Дистрибутив: KUbuntu 10.04
Конфиг openvpn:
Код: Выделить всё
# If you have set up more than one TAP-Win32 adapter
# on your system, you must refer to it by name.
#dev-node router
;dev tap
dev tun
client
tls-client
proto tcp
remote vpn.cmc.msu.ru
port 1194
resolv-retry infinite
ns-cert-type server
#keepalive 10 120
ca /home/mike/openvpn/bluegene/ca.crt
cert /home/mike/openvpn/bluegene/client.crt
key /home/mike/openvpn/bluegene/client.key
tls-auth /home/mike/openvpn/bluegene/ta.key 1
route-method exe
route-delay 2
ping 5
ping-restart 10
ping-timer-rem
persist-key
persist-tun
comp-lzo
verb 3Отрывок вывода openvpn
Код: Выделить всё
Sun Sep 5 14:42:17 2010 NOTE: OpenVPN 2.1 requires '--script-security 2' or higher to call user-defined scripts or executables
Sun Sep 5 14:42:17 2010 Re-using SSL/TLS context
Sun Sep 5 14:42:17 2010 LZO compression initialized
Sun Sep 5 14:42:17 2010 Control Channel MTU parms [ L:1544 D:168 EF:68 EB:0 ET:0 EL:0 ]
Sun Sep 5 14:42:17 2010 Data Channel MTU parms [ L:1544 D:1450 EF:44 EB:135 ET:0 EL:0 AF:3/1 ]
Sun Sep 5 14:42:17 2010 Local Options hash (VER=V4): 'ee93268d'
Sun Sep 5 14:42:17 2010 Expected Remote Options hash (VER=V4): 'bd577cd1'
Sun Sep 5 14:42:17 2010 Attempting to establish TCP connection with [AF_INET]212.192.248.36:1194 [nonblock]
Sun Sep 5 14:42:18 2010 TCP connection established with [AF_INET]212.192.248.36:1194
Sun Sep 5 14:42:18 2010 Socket Buffers: R=[87380->131072] S=[16384->131072]
Sun Sep 5 14:42:18 2010 TCPv4_CLIENT link local: [undef]
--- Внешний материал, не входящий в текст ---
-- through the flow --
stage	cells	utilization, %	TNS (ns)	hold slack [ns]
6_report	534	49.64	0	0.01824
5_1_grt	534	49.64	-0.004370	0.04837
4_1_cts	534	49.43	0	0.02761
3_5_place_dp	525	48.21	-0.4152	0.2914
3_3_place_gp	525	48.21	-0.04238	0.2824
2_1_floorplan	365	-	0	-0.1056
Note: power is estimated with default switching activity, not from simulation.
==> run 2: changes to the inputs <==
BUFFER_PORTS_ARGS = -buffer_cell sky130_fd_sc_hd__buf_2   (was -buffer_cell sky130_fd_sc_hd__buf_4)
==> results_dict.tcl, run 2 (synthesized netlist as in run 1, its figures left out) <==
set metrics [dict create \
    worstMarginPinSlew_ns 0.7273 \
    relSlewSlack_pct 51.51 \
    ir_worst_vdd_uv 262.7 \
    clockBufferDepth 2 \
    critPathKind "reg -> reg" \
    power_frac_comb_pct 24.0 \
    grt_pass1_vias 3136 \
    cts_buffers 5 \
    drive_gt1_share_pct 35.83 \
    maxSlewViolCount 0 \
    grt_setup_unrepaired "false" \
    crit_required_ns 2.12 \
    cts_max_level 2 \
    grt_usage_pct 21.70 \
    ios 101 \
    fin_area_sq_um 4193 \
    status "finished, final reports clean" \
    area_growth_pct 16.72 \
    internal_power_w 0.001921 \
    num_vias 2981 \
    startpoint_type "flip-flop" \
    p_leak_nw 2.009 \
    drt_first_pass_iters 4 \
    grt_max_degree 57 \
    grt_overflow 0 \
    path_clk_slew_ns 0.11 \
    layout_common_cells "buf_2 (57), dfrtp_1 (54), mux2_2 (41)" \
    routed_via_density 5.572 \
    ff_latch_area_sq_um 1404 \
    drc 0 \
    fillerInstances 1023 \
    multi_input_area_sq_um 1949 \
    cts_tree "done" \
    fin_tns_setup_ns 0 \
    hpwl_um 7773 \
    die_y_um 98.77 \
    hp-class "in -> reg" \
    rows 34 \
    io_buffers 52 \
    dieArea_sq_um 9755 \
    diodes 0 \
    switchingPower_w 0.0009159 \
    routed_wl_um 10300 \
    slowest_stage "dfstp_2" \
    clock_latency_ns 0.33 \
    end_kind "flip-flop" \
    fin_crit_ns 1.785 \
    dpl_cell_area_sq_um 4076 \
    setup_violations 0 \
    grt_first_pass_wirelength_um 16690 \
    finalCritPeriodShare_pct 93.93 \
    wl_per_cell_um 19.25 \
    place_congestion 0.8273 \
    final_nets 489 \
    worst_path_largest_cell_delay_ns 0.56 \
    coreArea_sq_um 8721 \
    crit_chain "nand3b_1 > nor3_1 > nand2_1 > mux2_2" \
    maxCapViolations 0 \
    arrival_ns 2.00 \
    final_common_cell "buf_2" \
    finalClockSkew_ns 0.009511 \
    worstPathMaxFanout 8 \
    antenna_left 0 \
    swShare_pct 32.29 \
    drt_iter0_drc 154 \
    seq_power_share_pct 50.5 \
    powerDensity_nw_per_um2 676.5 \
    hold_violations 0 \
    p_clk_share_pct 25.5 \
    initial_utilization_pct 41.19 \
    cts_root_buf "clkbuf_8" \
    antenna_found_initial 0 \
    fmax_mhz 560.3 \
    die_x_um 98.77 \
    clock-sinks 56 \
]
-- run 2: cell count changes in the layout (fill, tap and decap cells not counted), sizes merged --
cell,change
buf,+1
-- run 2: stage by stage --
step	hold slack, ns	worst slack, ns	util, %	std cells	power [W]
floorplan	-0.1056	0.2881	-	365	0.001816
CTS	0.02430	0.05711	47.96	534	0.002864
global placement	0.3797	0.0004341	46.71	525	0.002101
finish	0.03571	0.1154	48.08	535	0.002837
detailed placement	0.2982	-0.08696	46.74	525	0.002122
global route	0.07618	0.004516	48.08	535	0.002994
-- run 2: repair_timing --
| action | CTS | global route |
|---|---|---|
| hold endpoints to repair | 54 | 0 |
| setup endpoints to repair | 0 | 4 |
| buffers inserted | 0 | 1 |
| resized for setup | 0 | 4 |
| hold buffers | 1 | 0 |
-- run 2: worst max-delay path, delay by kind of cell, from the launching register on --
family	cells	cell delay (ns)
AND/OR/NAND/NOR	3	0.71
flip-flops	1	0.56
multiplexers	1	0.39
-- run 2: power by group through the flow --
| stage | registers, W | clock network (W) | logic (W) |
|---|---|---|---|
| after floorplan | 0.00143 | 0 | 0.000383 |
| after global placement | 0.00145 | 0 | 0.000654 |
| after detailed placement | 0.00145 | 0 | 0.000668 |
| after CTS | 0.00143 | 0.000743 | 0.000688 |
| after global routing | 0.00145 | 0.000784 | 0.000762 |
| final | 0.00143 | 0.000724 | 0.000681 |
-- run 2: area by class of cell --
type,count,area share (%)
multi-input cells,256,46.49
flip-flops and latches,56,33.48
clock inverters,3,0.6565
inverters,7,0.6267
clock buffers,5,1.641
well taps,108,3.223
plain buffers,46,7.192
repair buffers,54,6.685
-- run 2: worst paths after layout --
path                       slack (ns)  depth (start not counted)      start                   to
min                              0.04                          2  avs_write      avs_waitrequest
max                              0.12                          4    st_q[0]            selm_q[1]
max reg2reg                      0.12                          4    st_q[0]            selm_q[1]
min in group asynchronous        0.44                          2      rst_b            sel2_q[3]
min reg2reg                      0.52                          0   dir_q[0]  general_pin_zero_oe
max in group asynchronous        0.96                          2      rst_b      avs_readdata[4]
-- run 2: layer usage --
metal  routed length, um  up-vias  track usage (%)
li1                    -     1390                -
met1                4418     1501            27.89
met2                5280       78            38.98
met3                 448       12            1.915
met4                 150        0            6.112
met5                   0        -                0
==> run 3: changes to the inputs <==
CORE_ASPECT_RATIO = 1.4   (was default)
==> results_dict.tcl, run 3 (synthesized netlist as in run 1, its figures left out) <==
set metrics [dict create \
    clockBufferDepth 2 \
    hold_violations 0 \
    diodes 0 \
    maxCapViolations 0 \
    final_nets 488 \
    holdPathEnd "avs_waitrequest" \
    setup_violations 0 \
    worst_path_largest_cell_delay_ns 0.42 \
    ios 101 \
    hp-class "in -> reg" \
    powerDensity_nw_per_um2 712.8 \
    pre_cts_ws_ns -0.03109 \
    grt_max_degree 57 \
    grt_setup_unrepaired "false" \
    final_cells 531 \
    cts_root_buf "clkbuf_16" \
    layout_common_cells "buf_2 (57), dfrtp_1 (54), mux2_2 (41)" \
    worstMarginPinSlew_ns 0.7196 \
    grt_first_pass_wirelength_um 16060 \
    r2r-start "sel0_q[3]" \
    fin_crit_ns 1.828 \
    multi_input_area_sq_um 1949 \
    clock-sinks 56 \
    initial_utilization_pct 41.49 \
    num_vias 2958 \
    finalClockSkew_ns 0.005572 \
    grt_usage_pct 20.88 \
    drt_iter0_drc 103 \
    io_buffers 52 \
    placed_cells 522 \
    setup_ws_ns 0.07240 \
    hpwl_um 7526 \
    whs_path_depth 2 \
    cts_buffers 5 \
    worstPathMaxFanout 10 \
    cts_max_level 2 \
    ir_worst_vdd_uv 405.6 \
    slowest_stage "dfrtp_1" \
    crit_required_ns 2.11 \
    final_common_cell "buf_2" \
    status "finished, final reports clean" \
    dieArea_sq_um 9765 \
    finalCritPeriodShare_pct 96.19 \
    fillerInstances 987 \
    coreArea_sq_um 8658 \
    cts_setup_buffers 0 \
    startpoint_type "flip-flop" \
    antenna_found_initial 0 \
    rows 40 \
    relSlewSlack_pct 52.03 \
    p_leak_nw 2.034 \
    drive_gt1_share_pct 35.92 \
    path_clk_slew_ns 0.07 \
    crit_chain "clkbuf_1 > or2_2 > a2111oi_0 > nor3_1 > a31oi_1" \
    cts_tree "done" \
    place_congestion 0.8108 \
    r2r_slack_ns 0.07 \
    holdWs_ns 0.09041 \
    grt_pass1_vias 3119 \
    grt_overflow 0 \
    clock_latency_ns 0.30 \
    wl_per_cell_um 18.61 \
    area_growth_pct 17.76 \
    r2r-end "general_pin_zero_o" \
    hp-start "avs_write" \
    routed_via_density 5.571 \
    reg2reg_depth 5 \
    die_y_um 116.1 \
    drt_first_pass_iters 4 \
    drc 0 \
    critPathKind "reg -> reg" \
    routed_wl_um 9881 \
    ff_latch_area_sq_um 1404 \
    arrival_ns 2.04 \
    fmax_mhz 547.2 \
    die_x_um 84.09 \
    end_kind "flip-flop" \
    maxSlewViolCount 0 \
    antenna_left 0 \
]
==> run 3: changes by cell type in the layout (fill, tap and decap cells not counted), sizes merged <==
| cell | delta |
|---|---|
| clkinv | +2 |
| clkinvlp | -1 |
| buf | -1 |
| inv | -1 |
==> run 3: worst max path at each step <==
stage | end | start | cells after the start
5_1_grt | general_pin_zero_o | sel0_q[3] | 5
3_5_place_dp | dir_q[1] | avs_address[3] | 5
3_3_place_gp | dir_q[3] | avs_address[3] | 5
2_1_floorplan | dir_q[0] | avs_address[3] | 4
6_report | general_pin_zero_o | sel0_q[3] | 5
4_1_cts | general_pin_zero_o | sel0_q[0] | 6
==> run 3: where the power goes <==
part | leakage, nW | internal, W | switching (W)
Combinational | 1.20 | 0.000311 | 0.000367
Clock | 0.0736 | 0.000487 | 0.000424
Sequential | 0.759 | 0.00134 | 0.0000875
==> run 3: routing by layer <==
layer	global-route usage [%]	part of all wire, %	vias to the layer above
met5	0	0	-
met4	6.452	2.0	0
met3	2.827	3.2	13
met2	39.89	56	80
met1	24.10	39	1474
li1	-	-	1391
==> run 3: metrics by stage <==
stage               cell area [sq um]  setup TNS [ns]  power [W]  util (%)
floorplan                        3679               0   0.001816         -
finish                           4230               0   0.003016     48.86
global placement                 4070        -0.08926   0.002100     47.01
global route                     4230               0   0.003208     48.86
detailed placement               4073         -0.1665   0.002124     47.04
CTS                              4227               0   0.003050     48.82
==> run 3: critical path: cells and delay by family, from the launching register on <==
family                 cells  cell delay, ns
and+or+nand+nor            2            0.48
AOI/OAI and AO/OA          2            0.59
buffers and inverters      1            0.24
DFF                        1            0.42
Sun Sep 5 14:42:18 2010 TCPv4_CLIENT link remote: [AF_INET]212.192.248.36:1194
Sun Sep 5 14:42:18 2010 TLS: Initial packet from [AF_INET]212.192.248.36:1194, sid=37de06a2 2703aa3e
Sun Sep 5 14:42:20 2010 VERIFY OK: depth=1, /C=RU/ST=Moscow/L=Moscow/O=MSU_CMC/OU=CMC/CN=*****/name=*****/emailAddress=*****
Sun Sep 5 14:42:20 2010 VERIFY OK: nsCertType=SERVER
Sun Sep 5 14:42:20 2010 VERIFY OK: depth=0, /C=RU/ST=Moscow/L=Moscow/O=MSU_CMC/CN=server/emailAddress=*****
Sun Sep 5 14:42:22 2010 Data Channel Encrypt: Cipher 'BF-CBC' initialized with 128 bit key
Sun Sep 5 14:42:22 2010 Data Channel Encrypt: Using 160 bit message hash 'SHA1' for HMAC authentication
Sun Sep 5 14:42:22 2010 Data Channel Decrypt: Cipher 'BF-CBC' initialized with 128 bit key
Sun Sep 5 14:42:22 2010 Data Channel Decrypt: Using 160 bit message hash 'SHA1' for HMAC authentication
Sun Sep 5 14:42:22 2010 Control Channel: TLSv1, cipher TLSv1/SSLv3 DHE-RSA-AES256-SHA, 1024 bit RSA
Sun Sep 5 14:42:22 2010 [server] Peer Connection Initiated with [AF_INET]212.192.248.36:1194
Sun Sep 5 14:42:24 2010 SENT CONTROL [server]: 'PUSH_REQUEST' (status=1)
Sun Sep 5 14:42:25 2010 PUSH: Received control message: 'PUSH_REPLY,route 10.3.0.0 255.255.0.0,route 10.6.6.96 255.255.255.240,route 10.6.7.0 255.255.255.0,dhcp-option DNS 10.3.0.1,route 10.20.0.1,topology net30,ping 10,ping-restart 120,ifconfig 10.20.205.37 10.20.205.38'
Sun Sep 5 14:42:25 2010 OPTIONS IMPORT: timers and/or timeouts modified
Sun Sep 5 14:42:25 2010 OPTIONS IMPORT: --ifconfig/up options modified
Sun Sep 5 14:42:25 2010 OPTIONS IMPORT: route options modified
Sun Sep 5 14:42:25 2010 OPTIONS IMPORT: --ip-win32 and/or --dhcp-option options modified
Sun Sep 5 14:42:25 2010 Preserving previous TUN/TAP instance: tun0
Sun Sep 5 14:42:25 2010 Initialization Sequence Completed
Sun Sep 5 14:42:33 2010 Connection reset, restarting [0]
Sun Sep 5 14:42:33 2010 TCP/UDP: Closing socket
Sun Sep 5 14:42:33 2010 SIGUSR1[soft,connection-reset] received, process restarting
Sun Sep 5 14:42:33 2010 Restart pause, 5 second(s)